ACTION ITEM. In the records that follow, the lines from the one containing "occupied by registers" to the one containing "Leading area contributor", inclusive, are to be given again exactly.

• • •

$ cat src/rtl/uart_led_cmd_pkg.sv
// Shared types and byte constants for the UART LED command controller.
package uart_cmd_pkg;

  typedef enum logic [1:0] {
    IDLE     = 2'd0,
    GET_DATA = 2'd1,
    GET_MODE = 2'd2,
    REPLY    = 2'd3
  } state_t;

  localparam logic [7:0] OP_W  = 8'h57;
  localparam logic [7:0] OP_M  = 8'h4D;
  localparam logic [7:0] OP_R  = 8'h52;
  localparam logic [7:0] OP_B  = 8'h42;
  localparam logic [7:0] RSP_K = 8'h4B;
  localparam logic [7:0] RSP_Q = 8'h3F;

  localparam logic [1:0] MODE_REG = 2'd0;
  localparam logic [1:0] MODE_CNT = 2'd1;
  localparam logic [1:0] MODE_RX  = 2'd2;

endpackage

$ cat src/rtl/uart_led_cmd_if.sv
// Byte streams between the UART and the command block; slave is the command block side.
interface uart_led_cmd_if;
  logic [7:0] rx_tdata;
  logic       rx_tvalid;
  logic       rx_tready;
  logic [7:0] tx_tdata;
  logic       tx_tvalid;
  logic       tx_tready;

  modport master (
    output rx_tdata, rx_tvalid, tx_tready,
    input  rx_tready, tx_tdata, tx_tvalid
  );

  modport slave (
    input  rx_tdata, rx_tvalid, tx_tready,
    output rx_tready, tx_tdata, tx_tvalid
  );
endinterface

$ cat src/rtl/uart_led_cmd_counter.sv
// Free-running prescaler plus wrapping LED_WIDTH counter; one count per PRESCALE cycles.
module led_prescale_counter #(
  parameter int LED_WIDTH = 8,
  parameter int PRESCALE  = 100_000_000
) (
  input  logic                 clk,
  input  logic                 rst_n,
  output logic [LED_WIDTH-1:0] cnt
);
  localparam int PW = (PRESCALE > 1) ? $clog2(PRESCALE) : 1;

  logic [PW-1:0]        pre_q, pre_d;
  logic [LED_WIDTH-1:0] cnt_q, cnt_d;
  logic                 tick;

  always_comb begin
    tick  = (pre_q == PW'(PRESCALE - 1));
    pre_d = tick ? '0 : pre_q + 1'b1;
    cnt_d = tick ? cnt_q + 1'b1 : cnt_q;
  end

  always_ff @(posedge clk or negedge rst_n) begin
    if (!rst_n) begin
      pre_q <= '0;
      cnt_q <= '0;
    end else begin
      pre_q <= pre_d;
      cnt_q <= cnt_d;
    end
  end

  assign cnt = cnt_q;
endmodule

$ cat src/rtl/uart_led_cmd.sv
// Byte-command controller: host writes/reads LEDs, selects LED source, reads buttons.
// Replies start the cycle after the command's last byte; rx is stalled while a reply drains.
module uart_led_cmd
  import uart_cmd_pkg::*;
#(
  parameter int                   LED_WIDTH      = 8,
  parameter int                   N_BTNS         = 2,
  parameter int                   PRESCALE       = 100_000_000,
  parameter int                   TIMEOUT_CYCLES = 1_000_000,
  parameter logic [LED_WIDTH-1:0] LED_INVERT     = '1
) (
  input  logic                 clk,
  input  logic                 rst_n,
  uart_led_cmd_if.slave        bus,
  input  logic [N_BTNS-1:0]    btn,
  output logic [LED_WIDTH-1:0] leds,
  output logic                 cmd_err
);
  localparam int NBYTES = (LED_WIDTH + 7) / 8;
  localparam int RW     = NBYTES * 8;
  localparam int TW     = $clog2(TIMEOUT_CYCLES + 1);

  state_t               state_q, state_d;
  logic [LED_WIDTH-1:0] led_reg_q, led_reg_d;
  logic [RW-1:0]        wbuf_q, wbuf_d, wfull;
  logic [RW-1:0]        reply_q, reply_d;
  logic [2:0]           rem_q, rem_d;
  logic [1:0]           idx_q, idx_d;
  logic [1:0]           mode_q, mode_d;
  logic [7:0]           last_rx_q, last_rx_d;
  logic [TW-1:0]        tmo_q, tmo_d;
  logic [N_BTNS-1:0]    btn_s1_q, btn_s2_q;
  logic                 cmd_err_q, cmd_err_d;
  logic                 acc, tmo_hit;
  logic [LED_WIDTH-1:0] cnt, src;

  led_prescale_counter #(.LED_WIDTH(LED_WIDTH), .PRESCALE(PRESCALE)) u_cnt (
    .clk   (clk),
    .rst_n (rst_n),
    .cnt   (cnt)
  );

  assign bus.rx_tready = (state_q != REPLY);
  assign bus.tx_tvalid = (state_q == REPLY);
  assign bus.tx_tdata  = reply_q[7:0];
  assign cmd_err       = cmd_err_q;

  always_comb begin
    state_d   = state_q;
    led_reg_d = led_reg_q;
    wbuf_d    = wbuf_q;
    reply_d   = reply_q;
    rem_d     = rem_q;
    idx_d     = idx_q;
    mode_d    = mode_q;
    last_rx_d = last_rx_q;
    tmo_d     = '0;
    cmd_err_d = 1'b0;
    wfull     = wbuf_q;
    acc       = bus.rx_tvalid && bus.rx_tready;
    tmo_hit   = (tmo_q == TW'(TIMEOUT_CYCLES - 1));

    if (acc) last_rx_d = bus.rx_tdata;

    case (state_q)
      IDLE: if (acc) begin
        rem_d = 3'd1;
        case (bus.rx_tdata)
          OP_W: begin state_d = GET_DATA; idx_d = '0; end
          OP_M: state_d = GET_MODE;
          OP_R: begin state_d = REPLY; reply_d = RW'(led_reg_q); rem_d = 3'(NBYTES); end
          OP_B: begin state_d = REPLY; reply_d = RW'(btn_s2_q); end
          default: begin state_d = REPLY; reply_d = RW'(RSP_Q); cmd_err_d = 1'b1; end
        endcase
      end
      GET_DATA: if (acc) begin
        // Bytes collect in wbuf so partial writes never reach the LEDs.
        wfull[idx_q*8 +: 8] = bus.rx_tdata;
        wbuf_d = wfull;
        if (idx_q == 2'(NBYTES - 1)) begin
          led_reg_d = LED_WIDTH'(wfull);
          state_d   = REPLY;
          reply_d   = RW'(RSP_K);
          rem_d     = 3'd1;
        end else begin
          idx_d = idx_q + 1'b1;
        end
      end else if (tmo_hit) begin
        state_d   = IDLE;
        cmd_err_d = 1'b1;
      end else begin
        tmo_d = tmo_q + 1'b1;
      end
      GET_MODE: if (acc) begin
        state_d = REPLY;
        rem_d   = 3'd1;
        if (bus.rx_tdata <= 8'd2) begin
          mode_d  = bus.rx_tdata[1:0];
          reply_d = RW'(RSP_K);
        end else begin
          reply_d   = RW'(RSP_Q);
          cmd_err_d = 1'b1;
        end
      end else if (tmo_hit) begin
        state_d   = IDLE;
        cmd_err_d = 1'b1;
      end else begin
        tmo_d = tmo_q + 1'b1;
      end
      REPLY: if (bus.tx_tready) begin
        reply_d = reply_q >> 8;
        rem_d   = rem_q - 1'b1;
        if (rem_q == 3'd1) state_d = IDLE;
      end
      default: state_d = IDLE;
    endcase

    case (mode_q)
      MODE_REG: src = led_reg_q;
      MODE_RX:  src = LED_WIDTH'(32'(last_rx_q));
      default:  src = cnt;
    endcase
    leds = src ^ LED_INVERT;
  end

  always_ff @(posedge clk or negedge rst_n) begin
    if (!rst_n) begin
      state_q   <= IDLE;
      led_reg_q <= '0;
      wbuf_q    <= '0;
      reply_q   <= '0;
      rem_q     <= '0;
      idx_q     <= '0;
      mode_q    <= MODE_CNT;
      last_rx_q <= '0;
      tmo_q     <= '0;
      btn_s1_q  <= '0;
      btn_s2_q  <= '0;
      cmd_err_q <= 1'b0;
    end else begin
      state_q   <= state_d;
      led_reg_q <= led_reg_d;
      wbuf_q    <= wbuf_d;
      reply_q   <= reply_d;
      rem_q     <= rem_d;
      idx_q     <= idx_d;
      mode_q    <= mode_d;
      last_rx_q <= last_rx_d;
      tmo_q     <= tmo_d;
      btn_s1_q  <= btn;
      btn_s2_q  <= btn_s1_q;
      cmd_err_q <= cmd_err_d;
    end
  end
endmodule

$ cat src/flat_wrapper.sv
// flat-port wrapper written by rule: the top's interface ports become plain ports
module uart_led_cmd_flat import uart_cmd_pkg::*;
#(
  parameter int                   LED_WIDTH      = 8,
  parameter int                   N_BTNS         = 2,
  parameter int                   PRESCALE       = 100_000_000,
  parameter int                   TIMEOUT_CYCLES = 1_000_000,
  parameter logic [LED_WIDTH-1:0] LED_INVERT     = '1
)
  (clk, rst_n, btn, leds, cmd_err, bus_rx_tdata, bus_rx_tvalid, bus_tx_tready, bus_rx_tready, bus_tx_tdata, bus_tx_tvalid);
  uart_led_cmd_if bus_i ();
  input  logic clk;
  input  logic rst_n;
  input  logic [N_BTNS-1:0] btn;
  output logic [LED_WIDTH-1:0] leds;
  output logic cmd_err;
  input wire logic [$bits(bus_i.rx_tdata)-1:0] bus_rx_tdata;
  input wire logic [$bits(bus_i.rx_tvalid)-1:0] bus_rx_tvalid;
  input wire logic [$bits(bus_i.tx_tready)-1:0] bus_tx_tready;
  output wire logic [$bits(bus_i.rx_tready)-1:0] bus_rx_tready;
  output wire logic [$bits(bus_i.tx_tdata)-1:0] bus_tx_tdata;
  output wire logic [$bits(bus_i.tx_tvalid)-1:0] bus_tx_tvalid;
  assign bus_i.rx_tdata = bus_rx_tdata;
  assign bus_i.rx_tvalid = bus_rx_tvalid;
  assign bus_i.tx_tready = bus_tx_tready;
  assign bus_rx_tready = bus_i.rx_tready;
  assign bus_tx_tdata = bus_i.tx_tdata;
  assign bus_tx_tvalid = bus_i.tx_tvalid;
  uart_led_cmd #(.LED_WIDTH(LED_WIDTH), .N_BTNS(N_BTNS), .PRESCALE(PRESCALE), .TIMEOUT_CYCLES(TIMEOUT_CYCLES), .LED_INVERT(LED_INVERT)) u_core (.clk(clk), .rst_n(rst_n), .bus(bus_i), .btn(btn), .leds(leds), .cmd_err(cmd_err));
endmodule
$ cat config.mk
export PLATFORM = sky130hd
export DESIGN_NAME = uart_led_cmd_flat
export DESIGN_NICKNAME = d
export VERILOG_FILES = /design/src/rtl/uart_led_cmd_pkg.sv /design/src/rtl/uart_led_cmd_if.sv /design/src/rtl/uart_led_cmd_counter.sv /design/src/rtl/uart_led_cmd.sv /design/src/flat_wrapper.sv
export SDC_FILE = /design/constraint.sdc
export NUM_CORES = 1
export LEC_CHECK = 0
export CAP_MARGIN = 20
export CORE_MARGIN = 8
export CORE_UTILIZATION = 40
export CTS_BUF_LIST = sky130_fd_sc_hd__clkbuf_16
export CTS_CLUSTER_DIAMETER = 80
export DETAILED_ROUTE_END_ITERATION = 10
export GPL_ROUTABILITY_DRIVEN = 1
export PLACE_DENSITY_LB_ADDON = 0.05
export SLEW_MARGIN = 20
export SYNTH_ARGS = -nofsm -noshare
export SYNTH_HDL_FRONTEND = slang
export SYNTH_HIERARCHICAL = 1
export SYNTH_SLANG_ARGS = --single-unit
$ cat constraint.sdc
create_clock -name clk -period 2.63 [get_ports clk]
set_clock_uncertainty 0.05 [all_clocks]
set_input_delay 0.789 -clock clk [delete_from_list [all_inputs] [get_ports clk]]
set_output_delay 0.789 -clock clk [all_outputs]
set_load 0.01 [all_outputs]
# [Word-level counts from Yosys, hierarchy flattened]
# Cells that the tools add are included.
[classes] addsub=6 order_cmp=1 eq_ne=23 shifts=2 n_mux=40 bitwise_logic=1 reduce_logical=16
[op_table] cell="two-way mux 20 bit" count=3
[op_table] cell="two-way mux 8 bit" count=5
[op_table] cell="negation 5 -> 34 bit" count=1
[op_table] cell="variable shift 8 x 34 -> 8 bit, first input constant" count=1
[op_table] cell="indexed part select 8 x 34 -> 8 bit" count=1
[op_table] cell="== test 8 x 7 -> 1 bit, second input constant" count=4
[op_table] cell="one-hot mux 8 bit (4 select lines)" count=1
[op_table] cell="adder 27 x 1 -> 27 bit, second input constant" count=1
[op_table] cell="== test 27 bit, second input constant" count=1
[op_table] cell="two-way mux 27 bit" count=1
[op_table] cell="one-hot mux 8 bit (3 select lines)" count=1
[op_table] cell="two-way mux 2 bit" count=11
[op_table] cell="adder 20 x 1 -> 20 bit, second input constant" count=1
[op_table] cell="== test 20 bit, second input constant" count=1
[op_table] cell="one-hot mux 8 bit (2 select lines)" count=1
[op_table] cell="two-way mux 3 bit" count=4
[op_table] cell="!= test 2 x 1 -> 1 bit, second input constant" count=6
[op_table] cell="!= test 2 bit, second input constant" count=5
[op_table] cell="one-hot mux 3 bit (3 select lines)" count=1
[op_table] cell="adder 8 x 1 -> 8 bit, second input constant" count=1
[op_table] cell="bitwise mux 8 bit" count=1
[op_table] cell="<= comparator 8 x 2 -> 1 bit, second input constant" count=1
[op_table] cell="NOT 8 bit" count=1
[op_table] cell="one-hot mux 2 bit (2 select lines)" count=2
[op_table] cell="other kinds (20)" count=33
[word_totals] ff_bits=101 output_inout_bits=19 wordCells=103

# [Depth between registers and ports, before layout]
# Gate-level depths: netlist of run 1.
[logic_depth] ltp_word=5 depth_mapped=7 ltp_nobuf=6

# [By module]
# Netlist of run 1, hierarchy kept.
[modules_own_cells] mod="uart_led_cmd" n_inst=1 cells_per_inst=362 area_per_inst_um2=3492.1
[modules_own_cells] mod="led_prescale_counter" n_inst=1 cells_per_inst=147 area_per_inst_um2=1651.6

# [Worst setup path after synthesis of run 1]
# Ideal clock, no wire load.
[synth_timing] path_type="input -> register" from="input port bus_rx_tdata[0]" to="register u_core.reply_q[0] (netlist: u_core/bus.tx_tdata[0])" arrival_time_ns=2.209 t_required_ns=2.455 slack_ns=0.247 cell_stages=5 cell_sequence="clkbuf_1 > nor4b_1 > and4_1 > a21oi_1 > mux2_2"
[synth_via] elab_chain_len=5 word_cells_on_any_way=10 classes_between="eq/ne: 5; mux: 3; reduce/logical: 2"
[synth_lines] element="start: declaration" line="flat_wrapper.sv:17" source="input wire logic [$bits(bus_i.rx_tdata)-1:0] bus_rx_tdata;"
[synth_lines] element="== test 8 x 7 -> 1 bit" line="uart_led_cmd.sv:68" source="case (bus.rx_tdata)"
[synth_lines] element="OR reduction 2 bit (no line)"
[synth_lines] element="one-hot mux 8 bit (3 select lines)" line="uart_led_cmd.sv:68"
[synth_lines] element="two-way mux 8 bit" line="uart_led_cmd.sv:66" source="IDLE: if (acc) begin"
[synth_lines] element="one-hot mux 8 bit (4 select lines)" line="uart_led_cmd.sv:65" source="case (state_q)"
[synth_lines] element="end signal: assignment" line="uart_led_cmd.sv:144" source="reply_q <= reply_d;"
[synth_lines] element="end: declaration" line="uart_led_cmd.sv:26" source="logic [RW-1:0] reply_q, reply_d;"
# Parallel ways exist; a longest one is shown, timed or not. The select of a mux whose other input is x is not followed.
# A chain may end at the register's enable or synchronous reset.

# [Worst setup path in the final report of run 1]
[layout_timing] from="register u_core.mode_q[1]" to="output port leds[5]"
[layout_via] elab_chain_len=3 word_cells_on_any_way=4 classes_between="eq/ne: 1; mux: 1; bitwise: 1; reduce/logical: 1"
[layout_lines] element="start: declaration" line="uart_led_cmd.sv:29" source="logic [1:0] mode_q, mode_d;"
[layout_lines] element="start signal: assignment" line="uart_led_cmd.sv:147" source="mode_q <= mode_d;"
[layout_lines] element="== test 2 bit or logical NOT 2 bit (tied branches)" line="uart_led_cmd.sv:118" source="case (mode_q)"
[layout_lines] element="one-hot mux 8 bit (2 select lines) *" line="uart_led_cmd.sv:118"
[layout_lines] element="NOT 8 bit (no line) *"
[layout_lines] element="end: declaration" line="flat_wrapper.sv:15" source="output logic [LED_WIDTH-1:0] leds;"
# Mark *: on every way between the ends. The rest lies on a longest branch, timed or not.

==> results of run 1 <==
[final cells by class]
class	count	share of cell area (%)
well taps	172	3.50
inverters	16	0.978
clock inverters	7	0.448
repair buffers	68	9.90
clock buffers	9	3.67
flip-flops and latches	101	41.2
multi-input cells	376	40.3
[routing by layer]
metal | track usage [%] | vias up | share of wire (%)
met2 | 23.3 | 57 | 46
met1 | 20.7 | 1930 | 50
met5 | 0 | - | 0
met4 | 3.52 | 0 | 0.66
met3 | 4.52 | 6 | 3.3
li1 | - | 1946 | -
[placed cells by master, fill, tap and decap left out, types with 3 or more instances in the layout]
cell type | netlist | layout
sky130_fd_sc_hd__nand3b_1 | 6 | 6
sky130_fd_sc_hd__nor2_1 | 40 | 40
sky130_fd_sc_hd__nand4_1 | 20 | 20
sky130_fd_sc_hd__nand2_1 | 53 | 53
sky130_fd_sc_hd__mux2_2 | 10 | 10
sky130_fd_sc_hd__nor4_4 | 3 | 3
sky130_fd_sc_hd__and3_1 | 10 | 10
sky130_fd_sc_hd__or2_2 | 3 | 3
sky130_fd_sc_hd__nand3_1 | 34 | 34
sky130_fd_sc_hd__and4_1 | 5 | 5
sky130_fd_sc_hd__or3_1 | 7 | 7
sky130_fd_sc_hd__nor2b_1 | 11 | 11
sky130_fd_sc_hd__o21ai_1 | 5 | 5
sky130_fd_sc_hd__o31ai_1 | 6 | 6
sky130_fd_sc_hd__clkinv_1 | 0 | 3
sky130_fd_sc_hd__xnor2_1 | 20 | 20
sky130_fd_sc_hd__nor4_1 | 5 | 5
sky130_fd_sc_hd__nor3_1 | 3 | 3
sky130_fd_sc_hd__o21ai_0 | 15 | 15
sky130_fd_sc_hd__ha_1 | 12 | 12
sky130_fd_sc_hd__clkdlybuf4s50_1 | 0 | 22
sky130_fd_sc_hd__and2_1 | 3 | 3
sky130_fd_sc_hd__dfrtp_1 | 100 | 99
sky130_fd_sc_hd__a22o_1 | 9 | 9
sky130_fd_sc_hd__mux2i_1 | 12 | 12
sky130_fd_sc_hd__xor2_1 | 14 | 14
sky130_fd_sc_hd__or4_1 | 5 | 5
sky130_fd_sc_hd__a21oi_1 | 28 | 28
sky130_fd_sc_hd__dlygate4sd2_1 | 0 | 8
sky130_fd_sc_hd__clkbuf_16 | 0 | 9
sky130_fd_sc_hd__buf_4 | 0 | 34
sky130_fd_sc_hd__inv_1 | 16 | 19
[metrics by stage]
stage / utilization, % / std cells / total power (W) / setup TNS (ps) / cell area (sq um)
6_report: 48.9 / 749 / 0.00524 / 0 / 6140
5_1_grt: 48.9 / 749 / 0.00564 / 0 / 6140
4_1_cts: 48.9 / 749 / 0.00533 / 0 / 6140
3_5_place_dp: 46.7 / 729 / 0.00416 / -2030 / 5860
3_3_place_gp: 46.7 / 729 / 0.00415 / -1940 / 5860
2_1_floorplan: - / 509 / 0.00325 / 0 / 5140
[state kept, by name, indices dropped and copies added (netlist names)]
signal / flops
u_core/wbuf_q: 8
u_core/tmo_q: 20
u_core/led_reg_q: 8
u_core/u_cnt/pre_q: 27
u_core/state_q: 2
u_core/last_rx_q: 8
u_core/u_cnt/cnt: 8
u_core/mode_q: 2
u_core/rem_q: 3
u_core/bus.tx_tdata: 8
u_core/cmd_err: 1
u_core/btn_s2_q: 2
u_core/btn_s1_q: 2
u_core/idx_q: 2
[critical path, stage by stage, from the launching register on]
cell	delay (ps)
sky130_fd_sc_hd__dfrtp_2	400
sky130_fd_sc_hd__clkdlybuf4s18_2	260
sky130_fd_sc_hd__mux2i_1	170
sky130_fd_sc_hd__nor2_1	60
sky130_fd_sc_hd__a21oi_1	110
sky130_fd_sc_hd__dlygate4sd2_1	280
[report_power, final]
group	switching (W)	internal, W	total (W)
clock network	0.000552	0.000620	0.00117
logic	0.00105	0.000981	0.00203
registers	0.000198	0.00184	0.00204
total	0.00180	0.00344	0.00524
[worst max-delay path by stage]
stage	from	endpoint	slack (ps)	depth (start not counted)
final	u_core/mode_q[1]	leds[5]	160	5
after detailed placement	bus_rx_tdata[3]	u_core/bus.tx_tdata[5]	-170	6
after floorplan	bus_rx_tdata[0]	u_core/bus.tx_tdata[0]	250	5
after global placement	bus_rx_tdata[3]	u_core/mode_q[1]	-180	6
after CTS	u_core/state_q[0]	bus_rx_tready	40	3
after global routing	u_core/mode_q[1]	leds[1]	40	5
[cell families after synthesis]
| group | Yosys count | share of synthesized area, % |
|---|---|---|
| adders and majority gates | 12 | 2.92 |
| buffers and inverters | 32 | 2.68 |
| and+or+nand+nor | 226 | 24.3 |
| AOI/OAI and AO/OA | 78 | 9.61 |
| xor gates and xnor gates | 36 | 6.42 |
| DFF | 101 | 49.2 |
| muxes | 24 | 4.96 |
[what timing repair did]
action | CTS | global route
setup buffers | 4 | 0
resized for setup | 9 | 1
endpoints found under the setup margin | 8 | 1
==> summary.md, run 1 <==
| Metric | Value |
|---|---|
| Post-layout net count | `598` |
| H-tree Lvls | `3` |
| Pre-CTS WS | `-174 ps` |
| Worst Tran Pin Value | `689 ps` |
| Antenna-violating nets left | `0` |
| CTS root buf | `sky130_fd_sc_hd__clkbuf_16` |
| Number of library cell types mapped by synthesis | `59` |
| Flop-to-flop setup slack | `280 ps` |
| Effective utilization at floorplan | `between 40% and 50%` |
| Setup crit end kind | `primary output` |
| Number of top-level pins | `33` |
| Total of fill cells in the finished design | `1214` |
| Reg-to-Reg End | `u_core/bus.tx_tdata[5]` |
| Placed wire-length estimate | `8640 um` |
| Detailed-routing iteration count for the pre-antenna-repair pass | `4` |
| Clock buffer depth | `2` |
| Layout overhead on the synthesized area | `19.4%` |
| Die boundary height | `129 um` |
| Critical path startpoint category | `flop` |
| Core footprint | `12600 sq um` |
| Highest clock frequency the design can meet | `0.406 GHz` |
| Tightest hold margin | `262 ps` |
| # rows | `41` |
| Area enclosed by the die boundary | `about 17000 sq um` |
| Pwr Density | `854 nW/um^2` |
| Global-route wire length before repair | `20100 um` |
| Cell area after synthesis | `5140 sq um` |
| Final-report max-slew violation count | `0` |
| Total congestion overflow | `0` |
| Clock-pin slew of the registers on the worst-case setup and hold paths | `~70 ps` |
| Mean routed wirelength per cell | `15.7 um` |
| Area occupied by registers | `about 2500 sq um` |
| DRC violations left | `0` |
| Most numerous cell in the Yosys netlist | `sky130_fd_sc_hd__dfrtp_1` |
| Run status | `complete, no violations` |
| TritonCTS clock tree | `yes` |
| Vias post-DR | `just under 4000` |
| Total of flip-flops plus latches after synthesis | `101` |
| Area occupied by multi-input gates | `between 2000 and 2500 sq um` |
| Launch point of the worst reg-to-reg path | `u_core/state_q[0]` |
| Synth top area cells | `sky130_fd_sc_hd__dfrtp_1 (49%), sky130_fd_sc_hd__nand2_1 (3.9%), sky130_fd_sc_hd__xnor2_1 (3.4%), sky130_fd_sc_hd__nand3_1 (3.3%), sky130_fd_sc_hd__ha_1 (2.9%)` |
| Vias in the first global route | `3927` |
| Number of port buffers | `32` |
| Leading area contributor after synthesis | `sky130_fd_sc_hd__dfrtp_1` |
| Detailed-route wire length | `11800 um` |
| YS warnings | `6` |
| Most frequent cells after synthesis | `sky130_fd_sc_hd__dfrtp_1 (100), sky130_fd_sc_hd__nand2_1 (53), sky130_fd_sc_hd__nor2_1 (40), sky130_fd_sc_hd__nand3_1 (34), sky130_fd_sc_hd__a21oi_1 (28)` |
| Initial antenna violation count | `0` |
| Final setup fails | `0` |
| Number of nets produced by synthesis | `535` |
| Worst min-delay path category | `primary input to async pin` |
| Setup repair after global routing missed its margin | `false` |
| Yosys top cell area share | `48.6%` |
| Post-detailed-route via-to-cell ratio | `5.26` |
| Cts bufs inserted | `9` |
| Setup CP Type | `flop to primary output` |
| Worst path required time | `1790 ps` |
| Async S/R FF share, synth | `100%` |
| Number of hold-slack violations in the final timing report | `0` |
| Post-CTS Hold Buffers | `0` |
| P_leak | `~2.7 nW` |
| Reg2Reg Depth | `6` |
| Clk sink count | `just over 100` |
| Number of enable-type register cells in the synthesized netlist | `0` |
| Placer Congestion | `0.826` |
| Critical path arrival | `1630 ps` |
| Fraction of final layout cells sized beyond drive strength 1 | `14.0%` |
| Global-route usage over all layers | `15.2%` |
| Final antenna diode count | `0` |
| Clock network latency to the later pin of the worst-skew pair | `approximately 350 ps` |
| Top FF cell, synth | `sky130_fd_sc_hd__dfrtp_1` |
| Peak fanout along the critical path | `4` |
| Maximum resistive drop on vdd | `0.000428 V` |
| Number of DRC violations after detailed-routing iteration 0 | `247` |
| Tcrit/Tclk final | `93.7%` |
| Register area share after synthesis | `49.2%` |
| Width of the die | `129 um` |
| Cells after Synth | `roughly 500` |
| Period minus WS final | `2470 ps` |
| Setup slack of the critical path after layout | `165 ps` |
| Maximum number of pins on one net before global-route repair | `45` |
| Max-cap violations | `0` |
| Syn avg cell area | `10.1 sq um` |
| Relative slew margins | `around 54%` |
(Power assumes the default switching activity.)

• • •

ANSWER TO THE PROBLEM.
| Area occupied by registers | `about 2500 sq um` |
| DRC violations left | `0` |
| Most numerous cell in the Yosys netlist | `sky130_fd_sc_hd__dfrtp_1` |
| Run status | `complete, no violations` |
| TritonCTS clock tree | `yes` |
| Vias post-DR | `just under 4000` |
| Total of flip-flops plus latches after synthesis | `101` |
| Area occupied by multi-input gates | `between 2000 and 2500 sq um` |
| Launch point of the worst reg-to-reg path | `u_core/state_q[0]` |
| Synth top area cells | `sky130_fd_sc_hd__dfrtp_1 (49%), sky130_fd_sc_hd__nand2_1 (3.9%), sky130_fd_sc_hd__xnor2_1 (3.4%), sky130_fd_sc_hd__nand3_1 (3.3%), sky130_fd_sc_hd__ha_1 (2.9%)` |
| Vias in the first global route | `3927` |
| Number of port buffers | `32` |
| Leading area contributor after synthesis | `sky130_fd_sc_hd__dfrtp_1` |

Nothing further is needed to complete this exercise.